Das lentes para pista!


   Ianca Loureiro - Em praticamente todos os eventos eu estou atrás das lentes enxergando todos e sentindo tudo de fora. Desta vez, eu precisava vivenciar o momento. Anos assistindo aos campeonatos da UCI, me via muitas vezes no cenário e sabia que não podia perder essa oportunidade de estrear em competições.


  Quando abriram as inscrições eu corri para me inscrever. Decidi correr pelo FXDSP e pelas Ninjas Fixed Girls. Muito receio, muitas dúvidas, mas não deixei que meu psicológico falasse mais alto que a minha vontade. Passei dias tentando não ser tomada pelos os meus próprios pensamentos ruins, mas foi na semana que antecedeu a competição que eu fiquei mais aflita. Eu procurava dormir bem, e não conseguia. Eu procurava me hidratar, e esquecia. Eu procurava treinar, e não arranjava tempo. No total foram três treinos no rolo, e fiz o que vinha na mente. Sabia que podia me machucar ou me cansar em vão, mas, eu precisava saber do meu rendimento. Num dos treinos eu alcancei minhas expectativas e ali me deu mais segurança pra correr.

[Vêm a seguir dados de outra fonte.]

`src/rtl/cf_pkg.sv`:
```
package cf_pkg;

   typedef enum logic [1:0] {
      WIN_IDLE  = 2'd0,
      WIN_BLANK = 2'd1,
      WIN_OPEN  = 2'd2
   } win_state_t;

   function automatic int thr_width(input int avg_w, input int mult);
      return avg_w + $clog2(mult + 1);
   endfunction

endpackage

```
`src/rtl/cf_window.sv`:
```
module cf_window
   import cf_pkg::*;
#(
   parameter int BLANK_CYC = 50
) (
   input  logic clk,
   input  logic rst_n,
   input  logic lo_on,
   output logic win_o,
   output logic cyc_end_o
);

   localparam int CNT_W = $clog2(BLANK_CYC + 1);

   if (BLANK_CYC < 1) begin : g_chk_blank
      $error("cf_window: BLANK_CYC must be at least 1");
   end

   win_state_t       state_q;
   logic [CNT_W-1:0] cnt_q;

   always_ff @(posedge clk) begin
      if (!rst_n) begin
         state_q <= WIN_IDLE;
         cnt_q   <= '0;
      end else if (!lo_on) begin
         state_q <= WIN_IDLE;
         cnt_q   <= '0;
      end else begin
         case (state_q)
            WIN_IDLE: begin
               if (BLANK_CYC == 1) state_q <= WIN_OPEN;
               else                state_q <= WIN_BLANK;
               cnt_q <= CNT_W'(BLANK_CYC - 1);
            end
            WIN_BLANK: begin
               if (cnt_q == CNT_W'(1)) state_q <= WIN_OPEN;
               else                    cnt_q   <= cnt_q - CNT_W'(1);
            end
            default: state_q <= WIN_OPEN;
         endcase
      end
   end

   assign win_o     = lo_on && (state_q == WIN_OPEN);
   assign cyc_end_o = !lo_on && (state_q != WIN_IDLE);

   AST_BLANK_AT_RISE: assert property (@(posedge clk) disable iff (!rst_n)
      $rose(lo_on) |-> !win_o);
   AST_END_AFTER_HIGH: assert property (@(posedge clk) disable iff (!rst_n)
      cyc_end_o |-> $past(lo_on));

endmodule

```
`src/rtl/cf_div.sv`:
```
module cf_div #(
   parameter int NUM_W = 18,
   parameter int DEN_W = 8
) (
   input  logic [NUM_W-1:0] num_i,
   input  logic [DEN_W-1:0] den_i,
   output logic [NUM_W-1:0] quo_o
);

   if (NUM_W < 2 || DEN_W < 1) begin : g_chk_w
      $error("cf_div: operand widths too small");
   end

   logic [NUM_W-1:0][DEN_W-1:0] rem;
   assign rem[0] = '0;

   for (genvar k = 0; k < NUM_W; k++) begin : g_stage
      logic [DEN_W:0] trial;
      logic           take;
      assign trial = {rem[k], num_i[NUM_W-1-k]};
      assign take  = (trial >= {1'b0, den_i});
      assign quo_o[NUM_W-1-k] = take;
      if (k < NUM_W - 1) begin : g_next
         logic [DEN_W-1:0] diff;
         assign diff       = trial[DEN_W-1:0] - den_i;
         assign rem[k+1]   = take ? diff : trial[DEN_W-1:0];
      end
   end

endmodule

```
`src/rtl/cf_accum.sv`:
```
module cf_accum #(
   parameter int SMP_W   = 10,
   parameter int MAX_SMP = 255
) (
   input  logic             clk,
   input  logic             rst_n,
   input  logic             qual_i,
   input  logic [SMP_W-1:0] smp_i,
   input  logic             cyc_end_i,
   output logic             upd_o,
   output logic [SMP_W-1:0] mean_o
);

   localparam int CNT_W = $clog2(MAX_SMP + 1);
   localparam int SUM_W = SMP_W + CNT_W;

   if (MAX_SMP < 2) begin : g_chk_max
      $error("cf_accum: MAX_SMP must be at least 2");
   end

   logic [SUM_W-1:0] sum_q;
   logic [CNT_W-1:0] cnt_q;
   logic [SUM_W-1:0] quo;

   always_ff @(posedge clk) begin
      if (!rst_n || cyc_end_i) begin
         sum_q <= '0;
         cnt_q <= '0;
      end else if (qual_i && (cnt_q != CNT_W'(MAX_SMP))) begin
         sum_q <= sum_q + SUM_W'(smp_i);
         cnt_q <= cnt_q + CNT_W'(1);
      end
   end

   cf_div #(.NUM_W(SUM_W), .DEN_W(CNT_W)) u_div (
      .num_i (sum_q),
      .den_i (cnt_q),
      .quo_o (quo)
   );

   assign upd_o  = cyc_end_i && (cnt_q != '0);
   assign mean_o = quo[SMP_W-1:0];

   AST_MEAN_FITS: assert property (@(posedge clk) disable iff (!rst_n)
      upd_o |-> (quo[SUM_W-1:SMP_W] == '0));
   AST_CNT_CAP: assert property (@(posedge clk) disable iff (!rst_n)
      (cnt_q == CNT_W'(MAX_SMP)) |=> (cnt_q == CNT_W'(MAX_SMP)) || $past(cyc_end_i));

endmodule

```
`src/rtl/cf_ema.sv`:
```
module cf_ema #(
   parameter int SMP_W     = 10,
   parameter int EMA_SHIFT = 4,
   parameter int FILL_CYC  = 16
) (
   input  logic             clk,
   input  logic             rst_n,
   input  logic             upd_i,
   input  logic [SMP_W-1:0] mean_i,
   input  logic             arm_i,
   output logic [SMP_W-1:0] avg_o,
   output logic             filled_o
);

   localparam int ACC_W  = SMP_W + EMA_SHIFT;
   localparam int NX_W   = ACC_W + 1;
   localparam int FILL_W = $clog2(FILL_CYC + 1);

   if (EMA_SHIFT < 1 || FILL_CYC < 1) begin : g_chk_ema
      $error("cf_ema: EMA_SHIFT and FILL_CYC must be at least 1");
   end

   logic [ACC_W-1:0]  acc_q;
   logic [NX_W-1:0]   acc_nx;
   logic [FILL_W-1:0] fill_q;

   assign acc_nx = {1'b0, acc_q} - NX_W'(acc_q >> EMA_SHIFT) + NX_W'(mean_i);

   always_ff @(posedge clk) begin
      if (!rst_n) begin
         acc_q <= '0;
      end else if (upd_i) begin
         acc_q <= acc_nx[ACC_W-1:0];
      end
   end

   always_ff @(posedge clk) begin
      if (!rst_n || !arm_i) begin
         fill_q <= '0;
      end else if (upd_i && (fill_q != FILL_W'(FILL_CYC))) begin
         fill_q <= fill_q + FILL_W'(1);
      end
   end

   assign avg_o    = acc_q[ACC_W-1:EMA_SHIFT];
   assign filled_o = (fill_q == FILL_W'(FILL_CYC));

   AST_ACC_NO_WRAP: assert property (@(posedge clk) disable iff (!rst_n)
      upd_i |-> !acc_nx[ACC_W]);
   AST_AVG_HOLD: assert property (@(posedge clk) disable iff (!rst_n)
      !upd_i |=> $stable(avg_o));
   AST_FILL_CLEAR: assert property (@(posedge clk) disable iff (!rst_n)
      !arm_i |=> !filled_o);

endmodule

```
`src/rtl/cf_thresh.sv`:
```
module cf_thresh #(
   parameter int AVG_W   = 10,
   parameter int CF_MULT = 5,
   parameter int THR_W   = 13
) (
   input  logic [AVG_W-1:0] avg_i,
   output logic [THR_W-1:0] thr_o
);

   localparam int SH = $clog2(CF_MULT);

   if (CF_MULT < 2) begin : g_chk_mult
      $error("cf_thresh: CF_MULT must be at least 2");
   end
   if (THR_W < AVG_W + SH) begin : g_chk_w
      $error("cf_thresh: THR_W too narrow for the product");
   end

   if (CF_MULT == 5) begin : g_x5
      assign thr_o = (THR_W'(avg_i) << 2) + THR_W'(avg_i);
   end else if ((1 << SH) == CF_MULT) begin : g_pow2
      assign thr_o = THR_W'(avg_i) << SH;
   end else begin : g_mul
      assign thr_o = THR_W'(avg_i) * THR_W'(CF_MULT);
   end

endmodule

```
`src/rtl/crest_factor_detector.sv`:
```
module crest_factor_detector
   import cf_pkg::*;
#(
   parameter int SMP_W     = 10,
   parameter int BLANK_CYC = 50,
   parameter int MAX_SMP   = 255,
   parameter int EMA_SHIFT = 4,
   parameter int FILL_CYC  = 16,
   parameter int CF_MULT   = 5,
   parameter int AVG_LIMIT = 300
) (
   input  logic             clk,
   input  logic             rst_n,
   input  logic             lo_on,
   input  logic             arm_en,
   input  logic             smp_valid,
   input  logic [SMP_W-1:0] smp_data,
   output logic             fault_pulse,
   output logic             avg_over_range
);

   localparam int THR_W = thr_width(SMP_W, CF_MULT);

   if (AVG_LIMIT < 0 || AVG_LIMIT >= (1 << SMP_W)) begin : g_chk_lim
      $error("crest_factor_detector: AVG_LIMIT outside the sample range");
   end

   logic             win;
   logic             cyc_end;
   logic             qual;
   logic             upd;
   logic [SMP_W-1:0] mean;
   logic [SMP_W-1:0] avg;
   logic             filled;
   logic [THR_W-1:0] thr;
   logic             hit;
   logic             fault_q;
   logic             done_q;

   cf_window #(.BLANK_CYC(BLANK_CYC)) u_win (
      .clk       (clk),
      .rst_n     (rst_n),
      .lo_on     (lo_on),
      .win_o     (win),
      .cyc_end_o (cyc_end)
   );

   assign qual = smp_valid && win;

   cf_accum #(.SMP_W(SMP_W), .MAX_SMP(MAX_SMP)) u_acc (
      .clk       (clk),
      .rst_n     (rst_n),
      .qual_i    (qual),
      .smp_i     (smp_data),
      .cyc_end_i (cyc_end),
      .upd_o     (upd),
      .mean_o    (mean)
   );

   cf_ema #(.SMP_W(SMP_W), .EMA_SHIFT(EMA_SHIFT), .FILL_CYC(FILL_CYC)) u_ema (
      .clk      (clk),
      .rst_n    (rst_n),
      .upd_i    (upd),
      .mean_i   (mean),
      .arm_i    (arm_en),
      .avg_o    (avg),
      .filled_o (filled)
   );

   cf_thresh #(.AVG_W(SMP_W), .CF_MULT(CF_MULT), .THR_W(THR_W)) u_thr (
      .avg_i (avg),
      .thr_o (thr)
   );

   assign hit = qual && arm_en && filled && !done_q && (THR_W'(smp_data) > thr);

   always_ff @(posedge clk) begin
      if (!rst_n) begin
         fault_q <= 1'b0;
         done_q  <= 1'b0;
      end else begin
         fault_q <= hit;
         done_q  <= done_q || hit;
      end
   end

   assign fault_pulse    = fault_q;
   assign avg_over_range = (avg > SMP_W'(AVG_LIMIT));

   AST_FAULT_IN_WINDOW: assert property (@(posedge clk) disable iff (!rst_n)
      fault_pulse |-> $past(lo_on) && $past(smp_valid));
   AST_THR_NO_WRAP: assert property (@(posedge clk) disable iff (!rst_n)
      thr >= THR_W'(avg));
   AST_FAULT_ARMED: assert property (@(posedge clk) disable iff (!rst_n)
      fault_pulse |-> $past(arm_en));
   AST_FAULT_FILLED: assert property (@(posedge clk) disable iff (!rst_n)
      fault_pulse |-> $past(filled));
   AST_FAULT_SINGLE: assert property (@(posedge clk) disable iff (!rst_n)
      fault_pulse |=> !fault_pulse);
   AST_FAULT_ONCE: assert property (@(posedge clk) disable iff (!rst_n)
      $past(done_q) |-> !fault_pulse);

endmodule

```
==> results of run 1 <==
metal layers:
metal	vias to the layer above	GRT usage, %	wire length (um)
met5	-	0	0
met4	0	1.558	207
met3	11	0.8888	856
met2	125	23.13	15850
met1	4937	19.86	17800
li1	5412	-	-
File: src/rtl/median3_pkg.sv
// Package median3_pkg
// Shared types for the three-sample median filter.
// Assumes nothing beyond IEEE 1800-2017 enum support.
package median3_pkg;

    // Controller phases, one per handshake step
    typedef enum logic [2:0] {
        ST_IDLE    = 3'd0,  // waiting for an input request
        ST_CMP     = 3'd1,  // comparing and latching the result
        ST_IN_ACK  = 3'd2,  // input acknowledged, waiting for request to drop
        ST_OUT_REQ = 3'd3,  // result offered, waiting for acknowledge
        ST_OUT_RTZ = 3'd4   // request withdrawn, waiting for acknowledge to drop
    } m3_state_t;

endpackage

File: src/rtl/m3_ctrl.sv
// Module m3_ctrl
// Sequences one filter step: accept a word, compare, finish the input
// handshake, then run the output handshake to completion.
// Assumes the producer holds in_req high until in_ack rises, and the
// consumer holds out_ack high until out_req falls (four-phase rules).
module m3_ctrl
    import median3_pkg::*;
(
    input  logic clk,
    input  logic rst_n,
    input  logic in_req,
    input  logic out_ack,
    output logic in_ack,
    output logic out_req,
    output logic load_en,
    output logic cmp_en
);

    m3_state_t state_q;
    m3_state_t state_d;

    // Next-state selection for the handshake sequence
    always_comb begin
        state_d = state_q;
        unique case (state_q)
            ST_IDLE:    if (in_req)   state_d = ST_CMP;
            ST_CMP:                   state_d = ST_IN_ACK;
            ST_IN_ACK:  if (!in_req)  state_d = ST_OUT_REQ;
            ST_OUT_REQ: if (out_ack)  state_d = ST_OUT_RTZ;
            ST_OUT_RTZ: if (!out_ack) state_d = ST_IDLE;
            default:                  state_d = ST_IDLE;
        endcase
    end

    // State register with synchronous active-low reset
    always_ff @(posedge clk) begin
        if (!rst_n) state_q <= ST_IDLE;
        else        state_q <= state_d;
    end

    // Decode strobes and handshake outputs from the current phase
    always_comb begin
        load_en = (state_q == ST_IDLE) && in_req;
        cmp_en  = (state_q == ST_CMP);
        in_ack  = (state_q == ST_IN_ACK);
        out_req = (state_q == ST_OUT_REQ);
    end

endmodule

File: src/rtl/m3_window.sv
// Module m3_window
// Holds the three newest words (newest, middle, oldest) and the ordering
// flags. On load_en the window ages by one place, the new word enters,
// and the inherited flag takes the previous newest-vs-middle result.
// On cmp_en the newest-vs-middle flag is stored for reuse next step.
// Assumes load_en and cmp_en are never high together.
module m3_window #(
    parameter int W = 8
) (
    input  logic         clk,
    input  logic         rst_n,
    input  logic         load_en,
    input  logic         cmp_en,
    input  logic [W-1:0] din,
    output logic [W-1:0] w_new,
    output logic [W-1:0] w_mid,
    output logic [W-1:0] w_old,
    output logic         le_new_mid,
    output logic         le_old_new,
    output logic         le_mid_old
);

    logic [W-1:0] new_q, mid_q, old_q;
    logic         keep_nm_q;   // stored newest<=middle from the last compare
    logic         inh_mo_q;    // inherited middle<=oldest

    // Shift the window and take the new word
    always_ff @(posedge clk) begin
        if (!rst_n) begin
            new_q <= '0;
            mid_q <= '0;
            old_q <= '0;
        end else if (load_en) begin
            old_q <= mid_q;
            mid_q <= new_q;
            new_q <= din;
        end
    end

    // Keep ordering flags: hand the old newest<=middle flag down the window
    always_ff @(posedge clk) begin
        if (!rst_n) begin
            keep_nm_q <= 1'b1;
            inh_mo_q  <= 1'b1;
        end else if (load_en) begin
            inh_mo_q  <= keep_nm_q;
        end else if (cmp_en) begin
            keep_nm_q <= le_new_mid;
        end
    end

    // Fresh unsigned comparisons on the current window contents
    always_comb begin
        le_new_mid = (new_q <= mid_q);
        le_old_new = (old_q <= new_q);
        le_mid_old = inh_mo_q;
        w_new      = new_q;
        w_mid      = mid_q;
        w_old      = old_q;
    end

endmodule

File: src/rtl/m3_select.sv
// Module m3_select
// Picks the middle word from three ordering flags by finding the pair
// that agrees. Purely combinational.
// Assumes the flags describe w_new<=w_mid, w_old<=w_new and w_mid<=w_old.
module m3_select #(
    parameter int W = 8
) (
    input  logic [W-1:0] w_new,
    input  logic [W-1:0] w_mid,
    input  logic [W-1:0] w_old,
    input  logic         le_new_mid,
    input  logic         le_old_new,
    input  logic         le_mid_old,
    output logic [W-1:0] med
);

    // Agreement of two flags marks the word they both touch as middle
    always_comb begin
        if (le_old_new == le_new_mid)      med = w_new;
        else if (le_new_mid == le_mid_old) med = w_mid;
        else                               med = w_old;
    end

endmodule

File: src/rtl/median3_stream.sv
// Module median3_stream (top)
// Streaming median of three over four-phase channels: passive input,
// active output. One result per accepted word; the next word is taken
// only after the output handshake has returned to zero.
// Assumes both partners obey the four-phase protocol.
module median3_stream #(
    parameter int W = 8
) (
    input  logic         clk,
    input  logic         rst_n,
    input  logic         in_req,
    input  logic [W-1:0] in_data,
    output logic         in_ack,
    output logic         out_req,
    output logic [W-1:0] out_data,
    input  logic         out_ack
);

    logic         load_en, cmp_en;
    logic [W-1:0] w_new, w_mid, w_old, med;
    logic         le_new_mid, le_old_new, le_mid_old;
    logic [W-1:0] res_q;

    m3_ctrl u_ctrl (
        .clk     (clk),
        .rst_n   (rst_n),
        .in_req  (in_req),
        .out_ack (out_ack),
        .in_ack  (in_ack),
        .out_req (out_req),
        .load_en (load_en),
        .cmp_en  (cmp_en)
    );

    m3_window #(.W(W)) u_window (
        .clk        (clk),
        .rst_n      (rst_n),
        .load_en    (load_en),
        .cmp_en     (cmp_en),
        .din        (in_data),
        .w_new      (w_new),
        .w_mid      (w_mid),
        .w_old      (w_old),
        .le_new_mid (le_new_mid),
        .le_old_new (le_old_new),
        .le_mid_old (le_mid_old)
    );

    m3_select #(.W(W)) u_select (
        .w_new      (w_new),
        .w_mid      (w_mid),
        .w_old      (w_old),
        .le_new_mid (le_new_mid),
        .le_old_new (le_old_new),
        .le_mid_old (le_mid_old),
        .med        (med)
    );

    // Result register: written only in the compare phase, held otherwise
    always_ff @(posedge clk) begin
        if (!rst_n)      res_q <= '0;
        else if (cmp_en) res_q <= med;
    end

    assign out_data = res_q;

endmodule

File: config.mk
export PLATFORM = sky130hd
export DESIGN_NAME = median3_stream
export DESIGN_NICKNAME = d
export VERILOG_FILES = /design/src/rtl/median3_pkg.sv /design/src/rtl/m3_ctrl.sv /design/src/rtl/m3_window.sv /design/src/rtl/m3_select.sv /design/src/rtl/median3_stream.sv
export SDC_FILE = /design/constraint.sdc
export NUM_CORES = 1
export LEC_CHECK = 0
export BUFFER_PORTS_ARGS = -buffer_cell sky130_fd_sc_hd__buf_4
export CAP_MARGIN = 20
export CORE_UTILIZATION = 50
export DETAILED_ROUTE_END_ITERATION = 16
export GPL_TIMING_DRIVEN = 1
export PLACE_DENSITY_LB_ADDON = 0.15
export RECOVER_POWER = 100
export SYNTH_ARGS = -nofsm -noshare
export SYNTH_HDL_FRONTEND = slang
export SYNTH_SLANG_ARGS = --single-unit
File: constraint.sdc
create_clock -name clk -period 3 [get_ports clk]
set_input_delay 0.6 -clock clk [delete_from_list [all_inputs] [get_ports clk]]
set_output_delay 0.6 -clock clk [all_outputs]
set_load 0.02 [all_outputs]
==> flow_summary.toml <==
[sta]
maxSlewViolCount = 0
rsz0062_at_grt = "no"
setup_ws_ps = 544
worstMarginPinSlew_ps = 1050
fin_skew_ps = 2.22
hold_slack_ps = 451
setup_viol = 0
fin_crit_ps = 2460
fmax_ghz = 0.407
finalCritPeriodShare_pct = 81.9
tns_ps = 0
final_hold_viol_count = 0
slew_headroom_pct = 29.9

[placed_design]
dp.cells = 300
place_hpwl_um = 2840
globalplace.congestion = 0.759
port_buffers = 21
pre_cts_ws_ps = 599

[cts]
cts_resized = 0
hold_buffers = 0
clockRootBuffer = "clkbuf_8"
clk_pin_slew_ps = 70
ctsHtreeMaxLevel = 2
post_cts_buffers = 0
cts_buffers = 5
clk_latency_ps = 280
clock-sinks = 37
cts_tree = "done"
clock_path_buffers = 2

[detailed_routing]
wl_um = 3890
wl_per_cell_um = 12.7
drc = 0
firstDrtPassIters = 4
vias = 1625
drtIter0Drc = 58
ant_nets = 0
via_per_inst = 5.29

[die]
fp.dieW_um = 64.7
rows = 22
coreArea_sq_mm = 0.00372
die_height_um = 64.7
io_pins = 22
die_area_sq_mm = 0.00419
start_util_pct = 52.9

[logic_synthesis]
synthSimpleGateAreaFrac_pct = 21.6
async_reset_ff_share_pct = 0
seq_area_frac_synth_pct = 37.7
syn-num-nets = 269
avgSynthCellArea_sq_um = 8.16
syn-instance-count = 241
synth_fa_ha_area_share_pct = 10.2
synth_top_cell_by_area = "dfxtp_1"
synth_xor_area_share_pct = 1.27
synth_most_common_cell = "nand2_1"
synth.area.top_cells = "dfxtp_1 38%, nand2_1 12%, ha_1 10%"
synthDistinctLibCells = 37
synthesis.area_sq_mm = 0.00197
muxShareOfSynthArea_pct = 0
ys.flop_type = "dfxtp_1"
synth_compound_area_share_pct = 23.4
yosysWarnings = 0
synth_edf_count = 0
synth_top_family_by_area = "compound AO/OA/AOI/OAI gates"
synth_commonest_cells = "64 x nand2_1, 37 x dfxtp_1, 24 x a21boi_0, 17 x inv_1, 16 x ha_1"
synth-seq-cells = 37
synth_top_area_share_pct = 37.7

[layout]
n_antenna_cell = 0
layoutNonFillerInstCount = 307
nets = 287
areaGrowthSynthToFinish_pct = 11.7
drive_above_1_share_pct = 10.4

[critical_path]
critPathArrivalTime_ps = 2620
slowest_delay_ps = 520
startpoint_type = "flip-flop"
crit_chain = "inv_1 -> ha_1 -> nor2b_1 -> o211ai_1 -> a21oi_1 -> o21bai_1 -> xnor2_2 -> o221ai_1 -> o21ai_0"
worstReg2RegStart = "u_window.w_mid[1]"
endpoint_kind = "flip-flop"
reg2reg_to = "out_data[3]"
cp_data_required_time_ps = 3170
cpMaxStageDelayCell = "o21bai_1"
cp_max_fo = 8
rr_worst_depth = 9
rrSetupSlack_ps = 540
path_class = "flip-flop to flip-flop"

[global_routing]
track_usage_pct = 20.6
grt_pass1_vias = 1424
grt_pass1_wl_um = 6600
grt_max_degree = 30
antenna_found_initial = 0
grt_overflow = 0

[worst_hold_path]
min_from = "out_data[0]"
whs_path_depth = 2
min_path_type = "flip-flop to flip-flop"
min_to = "out_data[0]"

[power_and_ir_drop]
ir_worst_vdd_mv = 0.350
power_density_mw_per_mm2 = 590
cellLeakagePower_uw = 0.000829
power_uw = 1300

[job]
maxCapViolCount = 0

[outcome]
status = "complete, no violations"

   Um dia antes da prova procurei me divertir, isso incluiu montar a bike pra competição e receber a galera de Curitiba. No dia da competição, algumas questões de principiante me refletiam a mente: sapatilha nova, rodas de perfil alto, sem freio, o vento e o frio. Chegamos no velódromo em cima da hora, e o que era pra aquecer pelo menos 30 minutos foram 10 minutos. Terceira a correr e eu não tinha sentido a bike e as rodas, e só me tomava a dúvida da direção do vento. Fiz a primeira volta e percebi que havia baixado 3s (marca de 2016). Procurei ficar no rolo e me aquecer. Nervosismo não cessou e veio a dor de barriga. Na segunda e última volta rápida classificatória baixei mais 1s, ali eu já era outra pessoa. Muito feliz com meu resultado, eu e eu a minha maior adversária.


  Por mais incrível que pareceu ser me classifiquei em 4º lugar entre as 16 meninas. Me classifiquei para a Pursuit. Não acreditei, e ali eu me levantava da grama nervosa, porque tinha esfriado o corpo. Procurei me divertir um pouco, tentei não pensar muito. Das quatro baterias eu participei de três, a primeira foi dolorosa porque as pernas pareciam não estar mais ali, mas, ganhei. A segunda bateria pegou no emocional, a adversária que tanto admiro (Luiza Peixe) anos e anos na fixa e eu ali pobrezinha. Queimei com ela, queimei tudo com a Luiza e perdi. Dei minha máxima ali e foi gratificante receber o abraço dela no fim. Me joguei no chão, doía demais, ai como doía. Só vinha na mente a voz do Thiago Macarini


senão der agora, você ainda pode buscar o terceiro”.

  Como? Eu já estava entregue. Terceira e última bateria, minha tentativa de pegar o terceiro lugar já estava certa na minha cabeça: não vai dar e tudo bem, já está ótimo pra mim. Eu não aguentava mais puxar 48x13, o embalo aliviava, mas eu percebia que não conseguia mais manter. Balançava a cabeça como gesto negativo, gritava em silêncio. A segunda volta foi eterna e o apito de chegada da Karoline Coimbra foi um verdadeiro alívio. A Karoline surgiu do meu lado e trocamos umas palavras, te agradeço pela corrida - foi uma honra.



  Saí de casa sem imaginar que o 4º lugar seria tão importante pra mim. Dê o seu melhor independente de quem esteja do outro lado, pois respeitar te faz deitar a cabeça no travesseiro como se estivesse nas nuvens.


  Obrigada a todas as pessoas que gritou meu nome: Ianca, Bianca e Ianquismo. Agradeço de coração a organização, saibam que vocês fizeram tudo aquilo que eu precisava para me sentir segurança e com vontade de competir e acredito que por isso o resultado não podia ter sido outro: muitas inscritas! E que não demore muito o próximo Cycletrack III.